Esqueça tudo sobre Velvet Underground ou Syd Barrett. Os sujeitos mais injustiçados de toda a história da música pop foram do quarteto The Monkees.
Os termos que a imprensa usa hoje (hype, armação, etc) foram utilizados por veículos musicais sérios para definir o grupo como uma cria do estúdio Columbia, que em 1965 selecionou - entre mais de quinhentos candidatos - quatro mancebos para estrelarem uma série de TV nos moldes dos filmes A Hard Day's Night e Help!, dos Beatles, para o cobiçado papel do conjunto de rock: Mickey Dolenz (bateria/voz), David Jones (guitarra/voz) , Peter Tork (baixo/voz) e Michael Nesmith (guitarra/voz).
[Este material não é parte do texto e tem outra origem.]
[config.mk]
export PLATFORM = sky130hd
export DESIGN_NAME = rf_wb_arbiter
export DESIGN_NICKNAME = d
export VERILOG_FILES = /design/src/rtl/riscv_defs.sv /design/src/rtl/rf_wb_fifo.sv /design/src/rtl/rf_wb_arbiter.sv
export SDC_FILE = /design/constraint.sdc
export NUM_CORES = 1
export LEC_CHECK = 0
export BUFFER_PORTS_ARGS = -buffer_cell sky130_fd_sc_hd__buf_4
export CAP_MARGIN = 25
export CORE_MARGIN = 2
export CORE_UTILIZATION = 53
export DETAILED_ROUTE_END_ITERATION = 8
export GPL_TIMING_DRIVEN = 1
export PLACE_DENSITY = 0.92
export SYNTH_ARGS = -nofsm -noshare
export SYNTH_HDL_FRONTEND = slang
export SYNTH_HIERARCHICAL = 1
export SYNTH_SLANG_ARGS = --single-unit
[constraint.sdc]
create_clock -name cpu_clk -period 9.2 [get_ports cpu_clk]
set_input_delay 0.46 -clock cpu_clk [delete_from_list [all_inputs] [get_ports cpu_clk]]
set_output_delay 0.46 -clock cpu_clk [all_outputs]
set_load 0.005 [all_outputs]
[src/rtl/riscv_defs.sv]
// Shared definitions for the register-file writeback arbiter: FSM encoding and
// the default forced-grant wait limit.
package riscv_defs;

  typedef enum logic [1:0] {
    ARB_IDLE,
    ARB_WAIT,
    ARB_STALL
  } arb_state_e;

  localparam int unsigned DEFAULT_STARVE_LIMIT = 4;

endpackage

[src/rtl/rf_wb_fifo.sv]
// Multi-cycle result buffer: circular FIFO of {addr, data} entries with a per-entry
// valid vector exported for the source-operand pending compare.
module rf_wb_fifo #(
  parameter int unsigned DATA_WIDTH = 32,
  parameter int unsigned ADDR_WIDTH = 5,
  parameter int unsigned DEPTH      = 2
) (
  input  logic                          i_clk,
  input  logic                          i_rst,
  input  logic                          i_push,
  input  logic [ADDR_WIDTH-1:0]         i_addr,
  input  logic [DATA_WIDTH-1:0]         i_data,
  input  logic                          i_pop,
  output logic                          o_full,
  output logic                          o_empty,
  output logic [$clog2(DEPTH):0]        o_count,
  output logic [ADDR_WIDTH-1:0]         o_head_addr,
  output logic [DATA_WIDTH-1:0]         o_head_data,
  output logic [DEPTH-1:0]              o_entry_valid,
  output logic [DEPTH*ADDR_WIDTH-1:0]   o_entry_addr
);

  localparam int unsigned PtrW = $clog2(DEPTH);
  localparam int unsigned CntW = PtrW + 1;

  logic [PtrW-1:0]       r_wr_ptr, r_rd_ptr;
  logic [CntW-1:0]       r_count, w_count_d;
  logic [DEPTH-1:0]      r_valid, w_valid_d;
  logic [ADDR_WIDTH-1:0] r_addr [DEPTH];
  logic [DATA_WIDTH-1:0] r_data [DEPTH];
  logic                  w_do_push, w_do_pop;

  assign o_full    = (r_count == CntW'(DEPTH));
  assign o_empty   = (r_count == '0);
  assign w_do_push = i_push & ~o_full;
  assign w_do_pop  = i_pop & ~o_empty;

  always_comb begin
    w_valid_d = r_valid;
    w_count_d = r_count;
    if (w_do_pop)  w_valid_d[r_rd_ptr] = 1'b0;
    if (w_do_push) w_valid_d[r_wr_ptr] = 1'b1;
    if (w_do_push && !w_do_pop)      w_count_d = r_count + CntW'(1);
    else if (!w_do_push && w_do_pop) w_count_d = r_count - CntW'(1);
  end

  // Pointers are PtrW bits wide, so increments wrap modulo DEPTH for free.
  always_ff @(posedge i_clk or posedge i_rst) begin
    if (i_rst) begin
      r_wr_ptr <= '0;
      r_rd_ptr <= '0;
      r_count  <= '0;
      r_valid  <= '0;
    end else begin
      if (w_do_push) r_wr_ptr <= r_wr_ptr + PtrW'(1);
      if (w_do_pop)  r_rd_ptr <= r_rd_ptr + PtrW'(1);
      r_count <= w_count_d;
      r_valid <= w_valid_d;
    end
  end

  always_ff @(posedge i_clk) begin
    if (w_do_push) begin
      r_addr[r_wr_ptr] <= i_addr;
      r_data[r_wr_ptr] <= i_data;
    end
  end

  assign o_count       = r_count;
  assign o_head_addr   = r_addr[r_rd_ptr];
  assign o_head_data   = r_data[r_rd_ptr];
  assign o_entry_valid = r_valid;

  for (genvar g = 0; g < DEPTH; g++) begin : g_entry
    assign o_entry_addr[g*ADDR_WIDTH +: ADDR_WIDTH] = r_addr[g];
  end

endmodule

[src/rtl/rf_wb_arbiter.sv]
// Register-file write port arbiter between pipeline writeback and buffered multi-cycle results.
// Define RF_WB_ARB_STARVE_EN to add the starvation counter and one-cycle forced-grant STALL.
module rf_wb_arbiter
  import riscv_defs::*;
#(
  parameter int unsigned REGISTER_WIDTH      = 32,
  parameter int unsigned REGISTER_ADDR_WIDTH = 5,
  parameter int unsigned FIFO_DEPTH          = 2,
  parameter int unsigned STARVE_LIMIT        = DEFAULT_STARVE_LIMIT
) (
  input  logic                           cpu_clk,
  input  logic                           cpu_rst,
  input  logic                           pipe_we,
  input  logic [REGISTER_ADDR_WIDTH-1:0] pipe_addr,
  input  logic [REGISTER_WIDTH-1:0]      pipe_data,
  input  logic                           mc_valid,
  output logic                           mc_ready,
  input  logic [REGISTER_ADDR_WIDTH-1:0] mc_addr,
  input  logic [REGISTER_WIDTH-1:0]      mc_data,
  input  logic [REGISTER_ADDR_WIDTH-1:0] rs1_addr,
  input  logic [REGISTER_ADDR_WIDTH-1:0] rs2_addr,
  output logic                           rs1_pending,
  output logic                           rs2_pending,
  output logic                           pipe_stall,
  output logic                           we,
  output logic [REGISTER_ADDR_WIDTH-1:0] wd_addr,
  output logic [REGISTER_WIDTH-1:0]      wd_data,
  output logic                           waw_err
);

  localparam int unsigned CntW = $clog2(FIFO_DEPTH) + 1;
  localparam int unsigned AW   = REGISTER_ADDR_WIDTH;

  if (STARVE_LIMIT < 1 || STARVE_LIMIT > 15) begin : g_bad_limit
    $error("STARVE_LIMIT must be within 1..15");
  end
  if (FIFO_DEPTH < 2 || (FIFO_DEPTH & (FIFO_DEPTH - 1)) != 0) begin : g_bad_depth
    $error("FIFO_DEPTH must be a power of two >= 2");
  end

  arb_state_e                r_state, w_state_d;
  logic                      r_waw_err;
  logic                      w_full, w_empty, w_push, w_pop, w_last_pop;
  logic                      w_pipe_wr, w_grant_pipe, w_grant_head, w_pipe_hit;
  logic [CntW-1:0]           w_count;
  logic [AW-1:0]             w_head_addr;
  logic [REGISTER_WIDTH-1:0] w_head_data;
  logic [FIFO_DEPTH-1:0]     w_entry_valid;
  logic [FIFO_DEPTH*AW-1:0]  w_entry_addr;

`ifdef RF_WB_ARB_STARVE_EN
  localparam logic [3:0] LimitCnt = 4'(STARVE_LIMIT);
  logic [3:0] r_starve_cnt, w_starve_cnt_d;
`endif

  rf_wb_fifo #(
    .DATA_WIDTH(REGISTER_WIDTH),
    .ADDR_WIDTH(AW),
    .DEPTH     (FIFO_DEPTH)
  ) u_fifo (
    .i_clk        (cpu_clk),
    .i_rst        (cpu_rst),
    .i_push       (w_push),
    .i_addr       (mc_addr),
    .i_data       (mc_data),
    .i_pop        (w_pop),
    .o_full       (w_full),
    .o_empty      (w_empty),
    .o_count      (w_count),
    .o_head_addr  (w_head_addr),
    .o_head_data  (w_head_data),
    .o_entry_valid(w_entry_valid),
    .o_entry_addr (w_entry_addr)
  );

  // Address-zero results are accepted but dropped: x0 is never written.
  assign mc_ready   = ~w_full;
  assign w_push     = mc_valid & mc_ready & (mc_addr != '0);
  assign w_pipe_wr  = pipe_we & (pipe_addr != '0);
  assign w_pop      = w_grant_head;
  assign w_last_pop = w_pop & ~w_push & (w_count == CntW'(1));
  assign waw_err    = r_waw_err;

  always_comb begin
    w_grant_pipe = 1'b0;
    w_grant_head = 1'b0;
    pipe_stall   = 1'b0;
`ifdef RF_WB_ARB_STARVE_EN
    if (r_state == ARB_STALL) begin
      pipe_stall   = 1'b1;
      w_grant_head = ~w_empty;
    end else
`endif
    if (w_pipe_wr) w_grant_pipe = 1'b1;
    else           w_grant_head = ~w_empty;
  end

  always_comb begin
    we      = w_grant_pipe | w_grant_head;
    wd_addr = '0;
    wd_data = '0;
    if (w_grant_head) begin
      wd_addr = w_head_addr;
      wd_data = w_head_data;
    end else if (w_grant_pipe) begin
      wd_addr = pipe_addr;
      wd_data = pipe_data;
    end
  end

  always_comb begin
    rs1_pending = 1'b0;
    rs2_pending = 1'b0;
    w_pipe_hit  = 1'b0;
    for (int i = 0; i < FIFO_DEPTH; i++) begin
      if (w_entry_valid[i]) begin
        if (w_entry_addr[i*AW +: AW] == rs1_addr && rs1_addr != '0)   rs1_pending = 1'b1;
        if (w_entry_addr[i*AW +: AW] == rs2_addr && rs2_addr != '0)   rs2_pending = 1'b1;
        if (w_entry_addr[i*AW +: AW] == pipe_addr) w_pipe_hit  = 1'b1;
      end
    end
  end

  always_comb begin
    w_state_d = r_state;
`ifdef RF_WB_ARB_STARVE_EN
    w_starve_cnt_d = r_starve_cnt;
`endif
    case (r_state)
      ARB_IDLE: if (w_push) w_state_d = ARB_WAIT;
      ARB_WAIT: begin
        if (w_last_pop) w_state_d = ARB_IDLE;
`ifdef RF_WB_ARB_STARVE_EN
        if (w_pop) begin
          w_starve_cnt_d = '0;
        end else if (r_starve_cnt != LimitCnt) begin
          w_starve_cnt_d = r_starve_cnt + 4'd1;
          if (w_starve_cnt_d == LimitCnt) w_state_d = ARB_STALL;
        end
`endif
      end
`ifdef RF_WB_ARB_STARVE_EN
      ARB_STALL: begin
        w_starve_cnt_d = '0;
        w_state_d      = w_last_pop ? ARB_IDLE : ARB_WAIT;
      end
`endif
      default: w_state_d = ARB_IDLE;
    endcase
  end

  always_ff @(posedge cpu_clk or posedge cpu_rst) begin
    if (cpu_rst) begin
      r_state   <= ARB_IDLE;
      r_waw_err <= 1'b0;
`ifdef RF_WB_ARB_STARVE_EN
      r_starve_cnt <= '0;
`endif
    end else begin
      r_state   <= w_state_d;
      r_waw_err <= r_waw_err | (w_grant_pipe & w_pipe_hit);
`ifdef RF_WB_ARB_STARVE_EN
      r_starve_cnt <= w_starve_cnt_d;
`endif
    end
  end

endmodule

==> results of run 1 <==
-- how the worst max path moves through the flow --
stage	start	to	slack, ns	cells after the start
floorplan	u_fifo/o_count[0]	u_fifo/r_addr[0][0]	6.24	6
global placement	pipe_addr[3]	wd_data[0]	6.45	6
detailed placement	pipe_addr[3]	wd_data[0]	6.40	6
CTS	pipe_addr[3]	wd_data[0]	6.40	6
global route	pipe_addr[3]	wd_data[0]	6.28	6
finish	pipe_addr[3]	wd_data[0]	6.40	6
-- power by group through the flow --
stage | Combinational [W] | Sequential (W) | Clock (W)
after floorplan | 0.000327 | 0.000549 | 0
after global placement | 0.000449 | 0.000592 | 0
after CTS | 0.000479 | 0.000591 | 0.000255
after global routing | 0.000517 | 0.000601 | 0.000271
final | 0.000477 | 0.000590 | 0.000252
after detailed placement | 0.000477 | 0.000599 | 0
-- through the flow --
| step | cell area, µm² | setup slack, ns | hold WS (ns) | std cells |
|---|---|---|---|---|
| 2_1_floorplan | 4080 | 6.24 | 0.189 | 322 |
| 3_3_place_gp | 5050 | 6.45 | 0.319 | 534 |
| 3_5_place_dp | 5090 | 6.40 | 0.328 | 536 |
| 4_1_cts | 5290 | 6.40 | 0.283 | 553 |
| 5_1_grt | 5290 | 6.28 | 0.279 | 553 |
| 6_report | 5290 | 6.40 | 0.294 | 553 |
-- final cells by class --
cell class                      count  area, µm²  area share
Sequential cell                    81       2400       0.453
Timing Repair Buffer              133       1020       0.193
Inverter                            6       22.5     0.00426
Clock buffer                        9        124      0.0234
Clock inverter                      7       68.8      0.0130
Tap cell                           99        124      0.0234
Multi-Input combinational cell    218       1530       0.289
-- layer usage --
layer,global-route usage,part of all wire
met5,0,0
met3,0.0452,0.070
met1,0.260,0.41
met4,0.0784,0.021
met2,0.374,0.50
-- state kept, by name (all words and copies together) (netlist names) --
signal and cells:
u_fifo/r_wr_ptr 1, u_fifo/o_count 2, u_fifo/r_data 64, u_fifo/r_addr 10, waw_err 1, u_fifo/r_rd_ptr 1, u_fifo/o_entry_valid 2
-- kinds of logic (layout without fill, tap and decap cells) --
logic type      Yosys count  count (layout)  share of synthesized area
buf+inv                  23             155                     0.0387
simple gates            128             128                      0.164
mux                      37              37                      0.102
fa+ha+maj                 1               1                    0.00307
compound gates           16              16                     0.0279
other cells               1               1                   0.000920
xor+xnor                 35              35                     0.0752
flops                    81              81                      0.588
-- synthesized netlist by cell type, drive strengths merged --
master | count | area [µm²]
o311a | 1 | 10.0
buf | 12 | 116
o21ai | 8 | 55.1
dfrtp | 7 | 175
nor2 | 6 | 30.0
edfxtp | 74 | 2220
nand3 | 4 | 20.0
a31oi | 1 | 6.26
mux2 | 37 | 417
nand2b | 5 | 31.3
o21bai | 1 | 7.51
ha | 1 | 12.5
or4 | 3 | 26.3
clkbuf | 5 | 18.8
inv | 6 | 22.5
xnor2 | 9 | 78.8
or3 | 1 | 6.26
a22o | 2 | 17.5
xor2 | 26 | 228
a21oi | 2 | 10.0
conb | 1 | 3.75
o21a | 1 | 7.51
nand2 | 69 | 259
nor4 | 6 | 37.5
and3 | 2 | 17.5
nand3b | 32 | 240
-- critical path: stages --
cell	delay, ns
buf_4	0.13
or4_4	0.55
o21ai_4	0.72
nand3b_1	0.22
nand2_1	0.13
buf_4	0.12
-- placed cells by master, fill, tap and decap left out, drive strengths merged --
cell,Yosys,final
nor4,6,6
nand2,69,69
buf,12,132
clkinvlp,0,1
dlygate4sd3,0,1
xor2,26,26
and3,2,2
bufinv,0,1
a22o,2,2
clkinv,0,4
edfxtp,74,74
nand3b,32,32
dfrtp,7,7
ha,1,1
clkbuf,5,9
or4,3,3
a21oi,2,2
nand2b,5,5
nor2,6,6
o21a,1,1
a31oi,1,1
o21bai,1,1
xnor2,9,9
or3,1,1
o21ai,8,8
inv,6,7
mux2,37,37
conb,1,1
nand3,4,4
o311a,1,1
==> results.json, run 1 <==
{
  "run_status": "completed",
  "avgRoutedWirePerCell_um": 16.2,
  "drt-total-wl_um": 8980,
  "grt_max_degree": 41,
  "p_int_w": 0.000902,
  "seq_area_frac_synth": 0.588,
  "synthCells": 322,
  "root_buffer": "clkbuf_8",
  "num_vias": 2947,
  "start_util": 0.553,
  "antenna_cells": 0,
  "nets": 538,
  "area_growth_pct": 29.8,
  "hold_violations": 0,
  "drive_above_1_share": 0.423,
  "gr-usage-all-layers": 0.213,
  "clock_power_share": 0.191,
  "skew_ns": 0.0113,
  "path_class": "input pin to output pin",
  "post_cts_resize_count": 0,
  "ant_nets": 0,
  "relSlewSlack": 0.381,
  "rr_startpoint": "u_fifo/o_count[0]",
  "firstDrtPassIters": 5,
  "cts_setup_buffers": 0,
  "p_switching_w": 0.000417,
  "hpwl_um": 6250,
  "clk_pin_slew_ns": 0.09,
  "core_um2": 7370,
  "leakagePower_nw": 2.20,
  "power.density_nw_per_um2": 249,
  "fmax_ghz": 0.358,
  "power_w": 0.00132,
  "n_fill_cell": 521,
  "clockBufferDepth": 2,
  "holdPathStages": 1,
  "fin_util": 0.718,
  "peakVddDrop_mv": 0.144,
  "drc": 0,
  "timing.setup.tns_ns": 0,
  "min-delay-start": "mc_data[25]",
  "swShare": 0.316,
  "cp_max_fo": 34,
  "min_path_type": "input pin to flip-flop",
  "cts_buffers": 9,
  "rows": 31,
  "drt-initial-drc-count": 131,
  "holdPathEnd": "u_fifo/r_data[0][25]",
  "synth_fp_nets": 411,
  "die_area_um2": 8410,
  "hold_buffers": 1,
  "reg2reg_setup_slack_ns": 7.05,
  "via_per_inst": 5.33,
  "port_buffers": 129,
  "die_h_um": 91.7,
  "setup_violations": 0,
  "ys_warn_count": 6,
  "drv_cap": 0,
  "io_pins": 131,
  "overflow": 0,
  "netlist_area_um2": 4080,
  "cp-end-kind": "output pin",
  "cts_tree": "built",
  "finalCritPeriodShare": 0.304,
  "htree_levels": 3,
  "worstMarginPinSlew_ns": 0.928,
  "power_frac_comb": 0.361,
  "rsz0062_at_grt": "false",
  "die_w_um": 91.7,
  "ys_seq_elements": 81,
  "clk_latency_ns": 0.35,
  "arrival_ns": 2.34,
  "grt_pass1_wl_um": 14100,
  "r2r_end": "u_fifo/o_count[1]",
  "yosys.cell_types.count": 33,
  "seq_power_share": 0.447,
  "cp-start-kind": "input pin",
  "avgSynthCellArea_um2": 12.7,
  "reg2reg_depth": 7,
  "maxSlewViolCount": 0,
  "clkSinkCount": 81,
  "min_period_ns": 2.80,
  "cp_data_required_time_ns": 8.74,
  "place.gp.congestion": 0.875,
  "grt_pass1_vias": 3007,
  "antenna_found_initial": 0
}
No activity file was read; power rests on OpenSTA's default activity.
==> run 2, diff against run 1 <==
ABC_AREA = 1   (was default)
CORE_UTILIZATION = 51   (was 53)
PLACE_DENSITY = 0.89   (was 0.92)
clock period = 2.8 ns   (was 9.2 ns; I/O delays follow)
==> results.json, run 2 <==
{
  "grt_max_degree": 40,
  "drive_above_1_share": 0.242,
  "gr-usage-all-layers": 0.261,
  "die_h_um": 94.3,
  "cp_data_required_time_ns": 3.03,
  "num_vias": 3842,
  "cp_max_fo": 35,
  "skew_ns": 0.00462,
  "leakagePower_nw": 2.85,
  "synth.most_common_cell": "nand2_1",
  "worstMarginPinSlew_ns": 0.666,
  "cts_tree": "built",
  "die_area_um2": 8900,
  "power_w": 0.00426,
  "core_um2": 7810,
  "synth_top_area_frac": 0.534,
  "r2r_end": "u_fifo/o_count[1]",
  "synthCells": 498,
  "placed_area_um2": 5170,
  "reg2reg_setup_slack_ns": 0.78,
  "arrival_ns": 2.26,
  "maxSlewViolCount": 0,
  "p_switching_w": 0.00160,
  "stdcell_area_um2": 5690,
  "power_frac_comb": 0.416,
  "layout_commonest_cell": "nand2_1",
  "timing.setup.tns_ns": 0,
  "place_ws_ns": 0.795,
  "synth_enable_flop_cells": 74,
  "path_class": "flip-flop to flip-flop",
  "start_util": 0.533,
  "overflow": 0,
  "reg2reg_depth": 12,
  "final_cell_mix": "nand2_1 (275), buf_4 (134), edfxtp_1 (74), inv_1 (42), dlygate4sd3_1 (38)",
  "nets": 755,
  "firstDrtPassIters": 4,
  "rr_startpoint": "u_fifo/o_count[0]",
  "synth_commonest_cells": "nand2_1 (275), edfxtp_1 (74), inv_1 (42)",
  "run_status": "completed",
  "rows": 32,
  "grt_pass1_vias": 3898,
  "io_pins": 131,
  "synthTopCellsByArea": "edfxtp_1 (53%), nand2_1 (25%), dfrtp_1 (4.2%)",
  "clockBufferDepth": 2,
  "clk_pin_slew_ns": 0.07,
  "clock_power_share": 0.159,
  "peakVddDrop_mv": 0.419,
  "ys_warn_count": 6,
  "swShare": 0.376,
  "antenna_found_initial": 0,
  "synthArstFlopShare": 0.0864,
  "port_buffers": 129,
  "cts_setup_buffers": 0,
  "clkSinkCount": 81,
  "largest_registers": "u_fifo/r_data (64), u_fifo/r_addr (10)",
  "ant_nets": 0,
  "drc": 0,
  "synthFlopType": "edfxtp_1",
  "ys_seq_elements": 81,
  "fmax_ghz": 0.494,
  "hold_buffers": 38,
  "hold_violations": 0,
  "grt_pass1_wl_um": 17700,
  "seq_power_share": 0.424,
  "htree_levels": 3,
  "avgRoutedWirePerCell_um": 14.5,
  "cp-start-kind": "flip-flop",
  "yosys.cell_types.count": 25,
  "clk_latency_ns": 0.34,
  "setup_slack_ns": 0.777,
  "p_int_w": 0.00266,
  "largest_register": "u_fifo/r_data",
  "finalCritPeriodShare": 0.723,
  "seq_area_frac_synth": 0.576,
  "drt-initial-drc-count": 266,
  "power.density_nw_per_um2": 749,
  "synth_fp_nets": 587,
  "rsz0062_at_grt": "false",
  "root_buffer": "clkbuf_8",
  "netlist_area_um2": 4160,
  "cts_buffers": 9,
  "post_cts_resize_count": 0,
  "setup_violations": 0,
  "cp-end-kind": "flip-flop",
  "place.gp.congestion": 0.924,
  "drt-total-wl_um": 11200,
  "die_w_um": 94.3,
  "area_growth_pct": 36.8,
  "yosysTopAreaCell": "edfxtp_1",
  "drv_cap": 0,
  "relSlewSlack": 0.555,
  "via_per_inst": 4.98,
  "min_period_ns": 2.02,
  "largest_reg_flops": 64,
  "min_path_type": "input pin to asynchronous set/reset pin",
  "avgSynthCellArea_um2": 8.36,
  "hpwl_um": 7740,
  "antenna_cells": 0
}
-- run 2: power by group through the flow --
| stage | Clock (W) | Sequential [W] | Combinational [W] |
|---|---|---|---|
| after floorplan | 0 | 0.00178 | 0.00111 |
| after global placement | 0 | 0.00181 | 0.00163 |
| after detailed placement | 0 | 0.00183 | 0.00171 |
| after CTS | 0.000689 | 0.00180 | 0.00175 |
| after global routing | 0.000730 | 0.00184 | 0.00198 |
| final | 0.000680 | 0.00181 | 0.00178 |
-- run 2: per-layer routing --
| metal | wire [µm] | share of wire | GRT usage | up-vias |
|---|---|---|---|---|
| li1 | - | - | - | 1887 |
| met1 | 4230 | 0.38 | 0.297 | 1750 |
| met2 | 5870 | 0.52 | 0.472 | 174 |
| met3 | 782 | 0.070 | 0.0423 | 31 |
| met4 | 332 | 0.030 | 0.139 | 0 |
| met5 | 0 | 0 | 0 | - |
-- run 2: through the flow --
step,std cells,hold WS [ns],util
2_1_floorplan,498,-0.131,-
3_3_place_gp,719,0.00161,0.662
3_5_place_dp,719,0.00188,0.662
4_1_cts,771,0.203,0.729
5_1_grt,771,0.204,0.729
6_report,771,0.207,0.729
-- run 2: critical path: stages, from the launching register on --
cell	delay, ns
dfrtp_1	0.42
inv_1	0.09
nand2_1	0.14
inv_1	0.08
inv_1	0.09
nand2_4	0.09
inv_6	0.24
nand2_1	0.12
ha_1	0.33
inv_1	0.10
nand3_1	0.09
nand2_1	0.07
nand2_1	0.05
-- run 2: area by class of cell --
| type | instances | area [µm²] |
|---|---|---|
| clock inverters | 2 | 7.51 |
| clock buffers | 12 | 135 |
| fillers | 554 | 2110 |
| well taps | 102 | 128 |
| flip-flops and latches | 81 | 2400 |
| repair buffers | 172 | 1390 |
| inverters | 48 | 185 |
| multi-input cells | 354 | 1460 |
-- run 2: how the worst max path moves through the flow --
stage / cells after the start / endpoint / start / slack [ns]
6_report: 12 / u_fifo/o_count[1] / u_fifo/o_count[0] / 0.78
5_1_grt: 12 / u_fifo/o_count[1] / u_fifo/o_count[0] / 0.60
4_1_cts: 12 / u_fifo/o_count[1] / u_fifo/o_count[0] / 0.79
3_5_place_dp: 12 / u_fifo/o_count[1] / u_fifo/o_count[0] / 0.80
3_3_place_gp: 12 / u_fifo/o_count[1] / u_fifo/o_count[0] / 0.98
2_1_floorplan: 9 / u_fifo/r_addr[0][0] / u_fifo/o_count[1] / 0.70
-- run 2: logic make-up (layout without fill, tap and decap cells) --
logic type	count (synthesis)	count (layout)	share of synthesized area
buffers and inverters	63	234	0.0745
adders and majority gates	1	1	0.00301
AOI/OAI and AO/OA	17	17	0.0219
other	1	1	0.000901
and+or+nand+nor	331	331	0.315
xor gates and xnor gates	4	4	0.00842
DFF	81	81	0.576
O seriado estreou em 1966 e detonou uma verdadeira Monkeemania, que se estendeu aos discos. Nos dois primeiros, The Monkees (1966) e More of The Monkees (1967) eles só cantavam, acompanhados por músicos de estúdio. As canções eram de proveteiros como Neil Diamond, David Gates, Tommy Boyce e Bobby Hart. Só que, impulsionados pela maluquíssima série de TV (produzida pelo não menos maluco Bob Rafelson), os álbuns grudavam feito pixe nas paradas, para ódio dos críticos-cabeças, que viam neles algo tão relevante quanto, digamos, o desenho Os Impossíveis.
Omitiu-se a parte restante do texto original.